Number of diabetic people in Chandigarh likely to double in 5 years: Study
The study says with 13.6% of its population suffering from the disease, the city, in percentage terms, has the highest incidence of diabetes among India’s 15 states.health Updated: Jun 18, 2017 13:56 IST
The number of diabetic people in Chandigarh will double in the next five years if no preventive measures are taken, an ongoing study has found.
Setting alarm bells ringing in the UT health department, the study says with 13.6% of its population suffering from the disease, the city, in percentage terms, has the highest incidence of diabetes among India’s 15 states. It also says 14.6% of the city’s people have been diagnosed as pre-diabetic and they carry the risk of becoming diabetics in near future.
The study, being conducted by the Indian Council of Medical Research and INdia DIABetes, was published recently in the peer-reviewed international journal, The Lancet Diabetes & Endocrinology.
Increase over the years
The number of diabetics and pre-diabetics is more than what a study published in 2010 had found. At that time, the city’s diabetic incidence was 11.1% while the pre-diabetes figure was 13.2%.
One of the authors of the study, Dr Anil Bhansali, head, endocrinology department, PGIMER, said, “Pre-diabetes means that you have a higher-than-normal blood sugar level and that is not high enough to be diagnosed with diabetes. It is reversible but if you do not take preventive measures, the pre-diabetes can become diabetes within 5-7 years,”
More participants in the study from the city were youngsters. “In Chandigarh, a large number of youths are affected by diabetes because they are not very active, physically speaking. We had conducted a study in 2010, which showed that two/third of youth were physically inactive,” he said.
Complications associated with disease
More worrisome part of diabetes is the complications associated with it, Dr Bhansali said. “Because now diabetic people are living longer, they have chances of developing complications.These days, the most common cause of renal transplant is diabetes.”
And this translates into more financial burden on the patient’s family, he said.
Experts believe that it is high time when the UT health department should start working on preventing measures.
“Everyone is sleeping. They should organise frequent screening camps, make people aware about good dietary habits and promote exercise and physical activity,” he said.
HT spoke to Dr Anil Bhansali, head of PGI’s endocrinology department and one of the authors of the study. Here are the excerpts:
Q: 27% of the city’s poor people are diabetic. Why it is so?
A: The urban poor are struggling to make their ends meet.

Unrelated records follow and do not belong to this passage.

## src/rtl/gpio_port_pkg.sv

```systemverilog
package gpio_port_pkg;

  localparam int ADDR_W = 3;

  typedef enum logic [ADDR_W-1:0] {
    SEL_PIN    = 3'd0,
    SEL_LATCH  = 3'd1,
    SEL_DIR    = 3'd2,
    SEL_ANALOG = 3'd3,
    SEL_SLEW   = 3'd4
  } reg_sel_e;

  function automatic logic sel_mapped(input logic [ADDR_W-1:0] a);
    return a <= 3'd4;
  endfunction

  function automatic logic sel_loads_latch(input logic [ADDR_W-1:0] a);
    return (a == SEL_PIN) || (a == SEL_LATCH);
  endfunction

  function automatic logic sel_masked_high(input logic [ADDR_W-1:0] a);
    return (a == SEL_PIN) || (a == SEL_LATCH) || (a == SEL_DIR);
  endfunction

endpackage

```

## src/rtl/gpio_port_regs.sv

```systemverilog
module gpio_port_regs
  import gpio_port_pkg::*;
#(
  parameter int          WIDTH   = 8,
  parameter logic [WIDTH-1:0] ANA_RST = 8'h2F
) (
  input  logic              clk,
  input  logic              rst_n,
  input  logic              wr_en,
  input  logic [ADDR_W-1:0] wr_addr,
  input  logic [WIDTH-1:0]  wr_data,
  output logic [WIDTH-1:0]  lat_q,
  output logic [WIDTH-1:0]  dir_q,
  output logic [WIDTH-1:0]  ana_q,
  output logic [WIDTH-1:0]  slew_q
);

  logic hit_lat, hit_dir, hit_ana, hit_slew, hit_none;

  assign hit_lat  = wr_en && sel_loads_latch(wr_addr);
  assign hit_dir  = wr_en && (wr_addr == SEL_DIR);
  assign hit_ana  = wr_en && (wr_addr == SEL_ANALOG);
  assign hit_slew = wr_en && (wr_addr == SEL_SLEW);
  assign hit_none = wr_en && !sel_mapped(wr_addr);

  always_ff @(posedge clk or negedge rst_n) begin
    if (!rst_n) begin
      lat_q  <= '0;
      dir_q  <= '1;
      ana_q  <= ANA_RST;
      slew_q <= '0;
    end else begin
      if (hit_lat)  lat_q  <= wr_data;
      if (hit_dir)  dir_q  <= wr_data;
      if (hit_ana)  ana_q  <= wr_data;
      if (hit_slew) slew_q <= wr_data;
    end
  end

  // both latch aliases load the written value
  assert_latch_load_R2: assert property (@(posedge clk) disable iff (!rst_n)
    (wr_en && sel_loads_latch(wr_addr)) |=> (lat_q == $past(wr_data)));

  // direction only moves on its own write
  assert_dir_hold_R3: assert property (@(posedge clk) disable iff (!rst_n)
    !(wr_en && (wr_addr == SEL_DIR)) |=> $stable(dir_q));

  // unmapped writes leave all state unchanged
  assert_unmapped_quiet_R8: assert property (@(posedge clk) disable iff (!rst_n)
    hit_none |=> $stable({lat_q, dir_q, ana_q, slew_q}));

endmodule

```

## src/rtl/gpio_port_sync.sv

```systemverilog
module gpio_port_sync #(
  parameter int WIDTH  = 8,
  parameter int STAGES = 2
) (
  input  logic             clk,
  input  logic             rst_n,
  input  logic [WIDTH-1:0] d,
  output logic [WIDTH-1:0] q
);

  logic [WIDTH-1:0] stage [STAGES];

  always_ff @(posedge clk or negedge rst_n) begin
    if (!rst_n) begin
      for (int s = 0; s < STAGES; s++) stage[s] <= '0;
    end else begin
      stage[0] <= d;
      for (int s = 1; s < STAGES; s++) stage[s] <= stage[s-1];
    end
  end

  assign q = stage[STAGES-1];

endmodule

```

## src/rtl/gpio_port_rdmux.sv

```systemverilog
module gpio_port_rdmux
  import gpio_port_pkg::*;
#(
  parameter int WIDTH = 8
) (
  input  logic [ADDR_W-1:0] addr,
  input  logic [WIDTH-1:0]  pin_s,
  input  logic [WIDTH-1:0]  lat_q,
  input  logic [WIDTH-1:0]  dir_q,
  input  logic [WIDTH-1:0]  ana_q,
  input  logic [WIDTH-1:0]  slew_q,
  input  logic [WIDTH-1:0]  osc_mask,
  output logic [WIDTH-1:0]  rdata
);

  function automatic logic [WIDTH-1:0] view_pins(
    input logic [WIDTH-1:0] pins, input logic [WIDTH-1:0] ana,
    input logic [WIDTH-1:0] mask);
    return pins & ~ana & ~mask;
  endfunction

  function automatic logic [WIDTH-1:0] view_owned(
    input logic [WIDTH-1:0] v, input logic [WIDTH-1:0] mask);
    return v & ~mask;
  endfunction

  always_comb begin
    unique case (addr)
      SEL_PIN:    rdata = view_pins(pin_s, ana_q, osc_mask);
      SEL_LATCH:  rdata = view_owned(lat_q, osc_mask);
      SEL_DIR:    rdata = view_owned(dir_q, osc_mask);
      SEL_ANALOG: rdata = ana_q;
      SEL_SLEW:   rdata = slew_q;
      default:    rdata = '0;
    endcase
  end

endmodule

```

## src/rtl/gpio_port.sv

```systemverilog
module gpio_port
  import gpio_port_pkg::*;
#(
  parameter int               WIDTH       = 8,
  parameter int               OSC_LSB     = 6,
  parameter int               OSC_PINS    = 2,
  parameter int               SYNC_STAGES = 2,
  parameter logic [WIDTH-1:0] ANA_RST     = 8'h2F
) (
  input  logic              clk,
  input  logic              rst_n,
  input  logic              bus_wr,
  input  logic [ADDR_W-1:0] bus_addr,
  input  logic [WIDTH-1:0]  bus_wdata,
  output logic [WIDTH-1:0]  bus_rdata,
  input  logic              osc_claim,
  input  logic [WIDTH-1:0]  pin_in,
  output logic [WIDTH-1:0]  pin_out,
  output logic [WIDTH-1:0]  pin_oe,
  output logic [WIDTH-1:0]  pin_analog,
  output logic [WIDTH-1:0]  pin_slew
);

  logic [WIDTH-1:0] lat_q, dir_q, ana_q, slew_q, pin_s;
  logic [WIDTH-1:0] osc_mask;

  for (genvar b = 0; b < WIDTH; b++) begin : g_osc
    if (b >= OSC_LSB && b < OSC_LSB + OSC_PINS) begin : g_claimed
      assign osc_mask[b] = osc_claim;
    end else begin : g_free
      assign osc_mask[b] = 1'b0;
    end
  end

  gpio_port_regs #(.WIDTH(WIDTH), .ANA_RST(ANA_RST)) u_regs (
    .clk(clk), .rst_n(rst_n), .wr_en(bus_wr), .wr_addr(bus_addr),
    .wr_data(bus_wdata), .lat_q(lat_q), .dir_q(dir_q),
    .ana_q(ana_q), .slew_q(slew_q)
  );

  gpio_port_sync #(.WIDTH(WIDTH), .STAGES(SYNC_STAGES)) u_sync (
    .clk(clk), .rst_n(rst_n), .d(pin_in), .q(pin_s)
  );

  gpio_port_rdmux #(.WIDTH(WIDTH)) u_rdmux (
    .addr(bus_addr), .pin_s(pin_s), .lat_q(lat_q), .dir_q(dir_q),
    .ana_q(ana_q), .slew_q(slew_q), .osc_mask(osc_mask), .rdata(bus_rdata)
  );

  assign pin_oe     = ~dir_q & ~osc_mask;
  assign pin_out    = lat_q & ~osc_mask;
  assign pin_analog = ana_q;
  assign pin_slew   = slew_q;

  // cycles since reset, saturating, for the latency check
  logic [1:0] warm;
  always_ff @(posedge clk or negedge rst_n) begin
    if (!rst_n) warm <= '0;
    else if (warm != 2'd3) warm <= warm + 2'd1;
  end

  // analog pins never show a one in the pin view
  assert_analog_zero_R5: assert property (@(posedge clk) disable iff (!rst_n)
    (bus_addr == SEL_PIN) |-> ((bus_rdata & pin_analog) == '0));

  // claimed pins are quiet on the pads and in the masked views
  assert_osc_pads_R6: assert property (@(posedge clk) disable iff (!rst_n)
    osc_claim |-> (((pin_oe | pin_out) & osc_mask) == '0));
  assert_osc_read_R6: assert property (@(posedge clk) disable iff (!rst_n)
    (osc_claim && sel_masked_high(bus_addr)) |-> ((bus_rdata & osc_mask) == '0));

  // a direction write sets the enables one cycle later
  assert_dir_to_oe_R3: assert property (@(posedge clk) disable iff (!rst_n)
    (bus_wr && bus_addr == SEL_DIR && !osc_claim) ##1 !osc_claim
      |-> (pin_oe == ~$past(bus_wdata)));

  if (SYNC_STAGES == 2) begin : g_lat_chk
    // pin view lags the pads by exactly two edges
    assert_sync_lag_R4: assert property (@(posedge clk) disable iff (!rst_n)
      (warm == 2'd3 && bus_addr == SEL_PIN)
        |-> (bus_rdata == ($past(pin_in, 2) & ~pin_analog & ~osc_mask)));
  end

endmodule

```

The cost of living is higher and to compensate that they eat cheap food which is rich in carbohydrate and low in proteins and fats. Then they have very erratic lifestyle as they are struggling to live in the city. Therefore they are more prone to diabetes.
Now, if you eat more chapattis and sugar, you are more likely to suffer from diabetes. So, the urban poor must be targeted and given dietary advice and encouraged to do more physical activity.

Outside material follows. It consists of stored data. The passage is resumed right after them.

`src/rtl/pdiv_pkg.sv`:
```
package pdiv_pkg;
  typedef enum logic [1:0] {
    STYLE_UP   = 2'd0,
    STYLE_DOWN = 2'd1,
    STYLE_SIGN = 2'd2
  } count_style_e;
endpackage

```
`src/rtl/pdiv_sync.sv`:
```
module pdiv_sync #(
  parameter int STAGES = 2
) (
  input  logic clk,
  input  logic rst_n,
  input  logic async_in,
  output logic sync_out
);
  logic [STAGES-1:0] chain_q;
  logic [STAGES-1:0] chain_d;

  always_comb begin
    chain_d = {chain_q[STAGES-2:0], async_in};
  end

  always_ff @(posedge clk or negedge rst_n) begin
    if (!rst_n) chain_q <= '0;
    else        chain_q <= chain_d;
  end

  assign sync_out = chain_q[STAGES-1];
endmodule

```
`src/rtl/pdiv_edge.sv`:
```
module pdiv_edge (
  input  logic clk,
  input  logic rst_n,
  input  logic level_in,
  output logic rise_out
);
  logic prev_q;

  always_ff @(posedge clk or negedge rst_n) begin
    if (!rst_n) prev_q <= 1'b0;
    else        prev_q <= level_in;
  end

  assign rise_out = level_in & ~prev_q;

  // a rise needs a low sample in between, so two in a row cannot occur
  AST_RISE_SPACED: assert property (@(posedge clk) disable iff (!rst_n)
    rise_out |=> !rise_out);
endmodule

```
`src/rtl/pdiv_count.sv`:
```
module pdiv_count
  import pdiv_pkg::*;
#(
  parameter int           DIV_N = 5,
  parameter count_style_e STYLE = STYLE_SIGN
) (
  input  logic clk,
  input  logic rst_n,
  input  logic step,
  output logic terminal
);
  localparam int UW = $clog2(DIV_N + 1);
  localparam int SW = $clog2(DIV_N) + 1;

  generate
    if (STYLE == STYLE_UP) begin : g_up
      localparam logic [UW-1:0] LIMIT = UW'(DIV_N);
      logic [UW-1:0] cnt_q, cnt_d, cnt_inc;
      logic          hit;
      always_comb begin
        cnt_inc = cnt_q + UW'(1);
        hit     = (cnt_inc == LIMIT);
        cnt_d   = cnt_q;
        if (step) cnt_d = hit ? '0 : cnt_inc;
      end
      always_ff @(posedge clk or negedge rst_n) begin
        if (!rst_n) cnt_q <= '0;
        else        cnt_q <= cnt_d;
      end
      assign terminal = step & hit;
      AST_UP_RANGE: assert property (@(posedge clk) disable iff (!rst_n)
        cnt_q < LIMIT);
      AST_UP_HOLD: assert property (@(posedge clk) disable iff (!rst_n)
        !step |=> $stable(cnt_q));
    end else if (STYLE == STYLE_DOWN) begin : g_down
      localparam logic [UW-1:0] LOAD = UW'(DIV_N);
      logic [UW-1:0] cnt_q, cnt_d, cnt_dec;
      logic          hit;
      always_comb begin
        cnt_dec = cnt_q - UW'(1);
        hit     = (cnt_dec == '0);
        cnt_d   = cnt_q;
        if (step) cnt_d = hit ? LOAD : cnt_dec;
      end
      always_ff @(posedge clk or negedge rst_n) begin
        if (!rst_n) cnt_q <= LOAD;
        else        cnt_q <= cnt_d;
      end
      assign terminal = step & hit;
      AST_DOWN_NONZERO: assert property (@(posedge clk) disable iff (!rst_n)
        (cnt_q != '0) && (cnt_q <= LOAD));
      AST_DOWN_HOLD: assert property (@(posedge clk) disable iff (!rst_n)
        !step |=> $stable(cnt_q));
    end else begin : g_sign
      localparam logic [SW-1:0] LOAD = SW'(DIV_N - 1);
      logic [SW-1:0] cnt_q, cnt_d, cnt_dec;
      always_comb begin
        cnt_dec = cnt_q - SW'(1);
        cnt_d   = cnt_q;
        if (step) cnt_d = cnt_dec[SW-1] ? LOAD : cnt_dec;
      end
      always_ff @(posedge clk or negedge rst_n) begin
        if (!rst_n) cnt_q <= LOAD;
        else        cnt_q <= cnt_d;
      end
      assign terminal = step & cnt_dec[SW-1];
      AST_SIGN_CLEAR: assert property (@(posedge clk) disable iff (!rst_n)
        !cnt_q[SW-1]);
      AST_SIGN_HOLD: assert property (@(posedge clk) disable iff (!rst_n)
        !step |=> $stable(cnt_q));
    end
  endgenerate
endmodule

```
`src/rtl/pulse_divider.sv`:
```
module pulse_divider
  import pdiv_pkg::*;
#(
  parameter int           DIV_N       = 5,
  parameter count_style_e STYLE       = STYLE_SIGN,
  parameter int           SYNC_STAGES = 2
) (
  input  logic clk,
  input  logic rst_n,
  input  logic pulse_in,
  output logic div_pulse
);
  generate
    if (DIV_N < 2) begin : g_bad_ratio
      $fatal(1, "pulse_divider: DIV_N must be 2 or more");
    end
  endgenerate

  logic in_sync;
  logic in_rise;
  logic term;
  logic pulse_q, pulse_d;

  pdiv_sync #(.STAGES(SYNC_STAGES)) sync_i (
    .clk(clk), .rst_n(rst_n), .async_in(pulse_in), .sync_out(in_sync));

  pdiv_edge edge_i (
    .clk(clk), .rst_n(rst_n), .level_in(in_sync), .rise_out(in_rise));

  pdiv_count #(.DIV_N(DIV_N), .STYLE(STYLE)) count_i (
    .clk(clk), .rst_n(rst_n), .step(in_rise), .terminal(term));

  always_comb pulse_d = term;

  always_ff @(posedge clk or negedge rst_n) begin
    if (!rst_n) pulse_q <= 1'b0;
    else        pulse_q <= pulse_d;
  end

  assign div_pulse = pulse_q;

  AST_PULSE_SINGLE: assert property (@(posedge clk) disable iff (!rst_n)
    div_pulse |=> !div_pulse);
  AST_PULSE_FROM_EDGE: assert property (@(posedge clk) disable iff (!rst_n)
    div_pulse |-> $past(in_rise));
endmodule

```
`config.mk`:
```
export PLATFORM = sky130hd
export DESIGN_NAME = pulse_divider
export DESIGN_NICKNAME = d
export VERILOG_FILES = /design/src/rtl/pdiv_pkg.sv /design/src/rtl/pdiv_sync.sv /design/src/rtl/pdiv_edge.sv /design/src/rtl/pdiv_count.sv /design/src/rtl/pulse_divider.sv
export SDC_FILE = /design/constraint.sdc
export NUM_CORES = 1
export LEC_CHECK = 0
export CORE_AREA = 4 4 41 43
export DETAILED_ROUTE_END_ITERATION = 6
export DIE_AREA = 0 0 45 47
export REMOVE_ABC_BUFFERS = 1
export SKIP_LAST_GASP = 1
export SYNTH_ARGS = -nofsm -noshare
export SYNTH_HDL_FRONTEND = slang
export SYNTH_SLANG_ARGS = --single-unit
```
`constraint.sdc`:
```
create_clock -name clk -period 1.1 [get_ports clk]
set_input_delay 0.22 -clock clk [delete_from_list [all_inputs] [get_ports clk]]
set_output_delay 0.22 -clock clk [all_outputs]
set_load 0.05 [all_outputs]
```
Word-level counts from Yosys, hierarchy flattened
Index checks and enable logic that the tools add are counted.
{ "classes": {"n_addsub": 1, "n_mux": 1, "n_bitwise": 3} }
{ "op_table": {"columns": ["cell", "n"], "rows": [
  ["subtractor 4 x 1 -> 4 bit (second input constant)", 1],
  ["two-way mux 3 bit", 1],
  ["AND 1 bit", 2],
  ["NOT 1 bit", 1]
]} }
{ "word_totals": {"reg_bits": 8, "input_bits": 3, "out_inout_bits": 1, "wordCells": 9} }

Longest topological paths before layout
{ "logic_depth": {"ltp_word": 3, "mapped_depth": 5} }

Modules after synthesis
A second synthesis with hierarchy kept.
{ "unflattened": {"cells_unflattened": 20, "area_unflattened_um2": 272.8} }
{ "modules_own_cells": {"columns": ["module", "instances", "cells_per_inst", "area_each_um2", "seq_area_each_um2"], "rows": [
  ["pdiv_count", 1, 15, 158.9, 76.3],
  ["pdiv_sync", 1, 2, 50.0, 50.0],
  ["pdiv_edge", 1, 2, 38.8, 25.0],
  ["pulse_divider", 1, 1, 25.0, 25.0]
]} }

Worst setup path after synthesis
OpenSTA, ideal clock, no wires.
{ "synth_timing": {"path_kind": "flip-flop to flip-flop", "startpoint": "register count_i.g_sign.cnt_q[0]", "endpoint": "register count_i.g_sign.cnt_q[2]", "setup_time_ps": 84, "arrival_ps": 913, "t_required_ps": 1016, "slack_ps": 103, "stages_incl_launch_ff": 6, "synth_period_minus_slack_ps": 997, "path_cell_list": "dfrtp_1 > inv_1 > ha_1 > o21bai_1 > a21oi_1 > a31oi_1"} }
{ "synth_between": {"elab_chain_cells": 2} }
{ "synth_rtl": {"columns": ["item", "line", "rtl"], "rows": [
  ["start, declared", "pdiv_count.sv:56", "logic [SW-1:0] cnt_q, cnt_d, cnt_dec;"],
  ["start signal, assigned", "pdiv_count.sv:64", "else cnt_q <= cnt_d;"],
  ["subtractor 4 x 1 -> 4 bit", "pdiv_count.sv:58", "cnt_dec = cnt_q - SW'(1);"],
  ["two-way mux 3 bit", "pdiv_count.sv:60", "if (step) cnt_d = cnt_dec[SW-1] ? LOAD : cnt_dec;"]
]} }
Every way passes these cells.
A chain may end at the register's enable or synchronous reset.

Worst setup path after layout
Ends and elaborated chain as after synthesis.

==> report_table.html <==
<table>
<tr><th>Metric</th><th>Value</th></tr>
<tr><th colspan="2">Status</th></tr>
<tr><td>Result of the run</td><td>complete, no violations</td></tr>
<tr><th colspan="2">Logic synthesis</th></tr>
<tr><td>Unique cell type count in the Yosys netlist</td><td>13</td></tr>
<tr><td>Share of the synthesized area in compound gates (AO/OA/AOI/OAI)</td><td>14.4%</td></tr>
<tr><td>Cell Area, Synth</td><td>between 200 and 300 um^2</td></tr>
<tr><td>Number of storage elements in the synthesis netlist</td><td>7</td></tr>
<tr><td>Mean post-synth cell area</td><td>12.3 um^2</td></tr>
<tr><td>Adder-cell share of the synthesized area</td><td>around 4.6%</td></tr>
<tr><td>Number of cells produced by synthesis</td><td>22</td></tr>
<tr><td>Sequential-to-total area share from yosys stat</td><td>between 60% and 70%</td></tr>
<tr><td>Yosys warns</td><td>0</td></tr>
<tr><td>Main combinational cell family by area after synthesis</td><td>compound AO/OA/AOI/OAI gates</td></tr>
<tr><td>Parity-gate share of the synthesized area counting xor and xnor cells</td><td>0%</td></tr>
<tr><td>Synthesized-area fraction occupied by and/or/nand/nor cells</td><td>about 13%</td></tr>
<tr><td>Mux share of post-synthesis cell area</td><td>0%</td></tr>
<tr><th colspan="2">Clock tree</th></tr>
<tr><td>Clock buffer depth</td><td>2</td></tr>
<tr><td>Worst skew pair latency</td><td>240 ps</td></tr>
<tr><td>Quantity of hold-fixing buffers added after cts</td><td>0</td></tr>
<tr><td>H-tree depth reported by CTS</td><td>1</td></tr>
<tr><td>Total clock sinks</td><td>7</td></tr>
<tr><td>Number of buffers added by the clock tree synthesis step</td><td>3</td></tr>
<tr><td>CTS tree</td><td>yes</td></tr>
<tr><td>CTS root buf</td><td>clkbuf_4</td></tr>
<tr><td>Clock-pin slew of the registers on the worst-case setup and hold paths</td><td>50 ps</td></tr>
<tr><th colspan="2">Die</th></tr>
<tr><td>Horizontal die dimension</td><td>45 um</td></tr>
<tr><td>Core Footprint</td><td>1300 um^2</td></tr>
<tr><td>Number of I/O pins</td><td>4</td></tr>
<tr><td>Row count</td><td>13</td></tr>
<tr><td>Initial Utilization</td><td>approximately 21%</td></tr>
<tr><td>Die outline height</td><td>47 um</td></tr>
<tr><td>Die outline area</td><td>2120 um^2</td></tr>
<tr><th colspan="2">STA</th></tr>
<tr><td>Measured slew at the worst slew-check pin</td><td>327 ps</td></tr>
<tr><td>Hold slack</td><td>235 ps</td></tr>
<tr><td>Final Skew</td><td>5.14 ps</td></tr>
<tr><td>Final Hold Violating Endpoints</td><td>0</td></tr>
<tr><td>Final worst setup slack</td><td>48.1 ps</td></tr>
<tr><td>Portion of the clock cycle consumed by the worst path in the final layout</td><td>a little over nine tenths</td></tr>
<tr><td>RSZ-0062 raised after global routing</td><td>true</td></tr>
<tr><td>Worst relative slew slack</td><td>78.1%</td></tr>
<tr><td>Tmin final</td><td>1050 ps</td></tr>
<tr><td>Peak clock frequency supported by timing</td><td>951 MHz</td></tr>
<tr><td>Number of pins with negative max-slew slack in the final report</td><td>0</td></tr>
<tr><td>Count of final setup violators</td><td>0</td></tr>
<tr><th colspan="2">Power and ir drop</th></tr>
<tr><td>Leakage</td><td>0.160 nW</td></tr>
<tr><td>Largest vdd supply drop</td><td>~900 uV</td></tr>
<tr><td>PD cells</td><td>2210 nW/um^2</td></tr>
<tr><th colspan="2">GRT</th></tr>
<tr><td>Largest net degree at the start of global routing</td><td>8</td></tr>
<tr><td>Number of global-route vias before repair</td><td>about 190</td></tr>
<tr><td>Total global-route track usage</td><td>5.66%</td></tr>
<tr><td>Global-route wire length before repair</td><td>772 um</td></tr>
<tr><td>Overall overflow remaining after global route</td><td>0</td></tr>
<tr><td>Antenna violations before repair</td><td>0</td></tr>
<tr><th colspan="2">Place</th></tr>
<tr><td>Final weighted congestion in routability-driven placement</td><td>roughly 0.60</td></tr>
<tr><td>Placed wire-length estimate</td><td>326 um</td></tr>
<tr><td>Post-Place Worst Slack</td><td>14.5 ps</td></tr>
<tr><td>Port Buffers</td><td>3</td></tr>
<tr><th colspan="2">Route</th></tr>
<tr><td>Via density per instance</td><td>4.27</td></tr>
<tr><td>DR WL/cell</td><td>9.33 um</td></tr>
<tr><td>DRC violations left</td><td>0</td></tr>
<tr><td>Number of design-rule violations left by the first detailed-router iteration</td><td>2</td></tr>
<tr><td>DR vias</td><td>192</td></tr>
<tr><td>Number of antenna-violating nets in the routed design</td><td>0</td></tr>
<tr><td>Iteration count of the initial detailed-routing pass</td><td>2</td></tr>
<tr><td>Wire length after detailed routing</td><td>~420 um</td></tr>
<tr><th colspan="2">Flow run</th></tr>
<tr><td>Max Cap Violations</td><td>0</td></tr>
<tr><th colspan="2">Layout</th></tr>
<tr><td>Most frequent cells in the layout</td><td>dfrtp_1, a21oi_1, clkbuf_4</td></tr>
<tr><td>Most frequent standard cell in the layout excluding fill and tap cells</td><td>dfrtp_1</td></tr>
<tr><td>Fraction of layout cells with a size suffix above 1</td><td>between 20% and 30%</td></tr>
<tr><td>Diode count</td><td>0</td></tr>
<tr><td>Number of nets in the layout</td><td>35</td></tr>
<tr><td>Area added between synthesis and finish</td><td>35.2%</td></tr>
<tr><th colspan="2">Setup path</th></tr>
<tr><td>CP Data Required Time</td><td>1270 ps</td></tr>
<tr><td>Crit-path max FO</td><td>5</td></tr>
<tr><td>Endpoint type of the worst setup path</td><td>flop</td></tr>
<tr><td>Arrival time reported for the critical path endpoint</td><td>1220 ps</td></tr>
<tr><td>WS Path Type</td><td>reg2reg</td></tr>
<tr><td>Critical Path Source Type</td><td>flop</td></tr>
<tr><th colspan="2">Worst hold path</th></tr>
<tr><td>Hold/Removal Path Class</td><td>in2async</td></tr>
</table>
-- cells in the mapped netlist --
library cell | number | area share [%]
a21oi_1 | 3 | 5.6
a31oi_1 | 1 | 2.3
dfrtp_1 | 6 | 56
dfstp_2 | 1 | 9.7
ha_1 | 1 | 4.6
inv_1 | 2 | 2.8
nand2_1 | 1 | 1.4
nand2b_1 | 1 | 2.3
nor2b_4 | 1 | 5.1
nor3_1 | 1 | 1.9
o21ai_0 | 2 | 3.7
o21bai_1 | 1 | 2.8
or2_1 | 1 | 2.3
-- through the flow --
| stage | cells | total power [mW] | util, % | area [um^2] | setup TNS, ps |
|---|---|---|---|---|---|
| after global placement | 41 | 0.568 | 25.9 | 337 | 0 |
| after detailed placement | 41 | 0.583 | 25.9 | 337 | 0 |
| final | 45 | 0.808 | 28.1 | 365 | 0 |
| after global routing | 45 | 0.888 | 28.1 | 365 | -31.9 |
| after CTS | 45 | 0.819 | 27.9 | 363 | 0 |
| after floorplan | 22 | 0.496 | - | 270 | 0 |
-- flip-flops by register name (all words and copies together) (netlist names) --
register	flops
count_i.g_sign.cnt_q	3
edge_i.prev_q	1
sync_i.chain_q	2
div_pulse	1
-- cell type report --
class / count / area (um^2)
sequential: 7 / 176
clock buffer: 4 / 26.3
tap: 15 / 18.8
fill: 153 / 936
multi-input combinational: 13 / 88.8
inverter: 2 / 7.51
timing repair buffer: 4 / 47.5
-- layer usage --
| layer | part of all wire (%) | wire, um | GRT usage (%) | up-vias |
|---|---|---|---|---|
| met3 | 11 | 46 | 6.13 | 0 |
| met4 | 0 | 0 | 1.75 | 0 |
| li1 | - | - | - | 94 |
| met1 | 42 | 177 | 6.06 | 92 |
| met5 | 0 | 0 | 0 | - |
| met2 | 47 | 196 | 7.34 | 6 |
-- what timing repair did --
item | 4_1_cts | 5_1_grt
setup endpoints to repair | 0 | 1
buffers inserted | 0 | 0
hold endpoints to repair | 0 | 0
resized for setup | 0 | 1
-- power by group --
group	leakage (nW)	total [mW]	internal [mW]	switching, mW
clock network	0.0150	0.225	0.138	0.0874
registers	0.0829	0.372	0.327	0.0453
logic	0.0620	0.210	0.109	0.102
-- kinds of logic (layout without fill, tap and decap cells) --
kind of cell	after synthesis	in the layout
AOI/OAI and AO/OA	7	7
and+or+nand+nor	5	5
DFF	7	7
adders and majority gates	1	1
buffers and inverters	2	10
-- worst paths after layout --
check / slack (ps) / cells after the start / startpoint / end
min in group clk: 350 / 0 / sync_i.chain_q[0] / sync_i.chain_q[1]
max in group asynchronous: 570 / 1 / rst_n / count_i.g_sign.cnt_q[2]
hold reg to reg: 350 / 0 / sync_i.chain_q[0] / sync_i.chain_q[1]
setup reg to reg: 50 / 5 / count_i.g_sign.cnt_q[0] / count_i.g_sign.cnt_q[2]
setup / recovery: 50 / 5 / count_i.g_sign.cnt_q[0] / count_i.g_sign.cnt_q[2]
hold / removal: 240 / 1 / rst_n / count_i.g_sign.cnt_q[0]
-- critical path, stage by stage (launching register included) --
cell,delay (ps)
dfrtp_1,410
inv_1,70
ha_2,160
o21bai_1,100
a21oi_1,80
a31oi_1,150
No activity file was read; power rests on OpenSTA's default activity.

Q: Why Chandigarh has the highest incidence of diabetes?
A: The city has the highest per capita income in India, which means people are more prone to luxury lifestyle and less physical activity. A data of 2010 showed that 66% of its population in the age group of 20 to 40 did no physical activity. It is also possible that people are not really aware.

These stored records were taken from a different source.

$ cat src/rtl/alu_logic.sv
module alu_logic
    import alu_flags_pkg::*;
#(
    parameter int W = 32
) (
    input  logic [OP_W-1:0] op,
    input  logic [W-1:0]    a,
    input  logic [W-1:0]    b,
    output logic [W-1:0]    res
);
    always_comb begin
        unique case (op)
            OP_AND:  res = a & b;
            OP_OR:   res = a | b;
            OP_XOR:  res = a ^ b;
            default: res = '0;
        endcase
    end
endmodule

Q: Shouldn’t the health department should become more proactive?
A: Everyone is sleeping. They only wake up on June 21 (Yoga Day) and then forget. The department has a very short time and it should take urgent preventive measures and check the increase in the number of diabetics. They should organise more screening programmes, particularly targeting the young population. Then they should educate people about good dietary habits and promote physical activities like brisk walking, cycling or other exercises.
Q: What should people do to keep diabetes at bay?
A: They should have a balanced food, which should have 50% carbohydrates, 20% proteins and 30% fat. In India, diabetes starts taking off at the age of 35, so people should go for regular screening.
Q: Are you planning more studies?
A: We will call over 2,000 urban patients enrolled for the study and will check their status as how many are alive and how many have developed complications.
Q: Why a shift from rich urban people to the rich in rural belts?
Whenever there is an economic advancement, there is epideomological transmission. The purchasing power of people increases. They have more access to food and adopt sedentary lifestyle and become more diabetic.
So the first sufferers of economic progression were urban rich people. But with time and awareness, the prevalence of diabetes decreases. This is called as epidemiological transition.
Now rich rural are more diabetic, because economic advancements reached rural population later. So, they are showing high prevalence of disease now.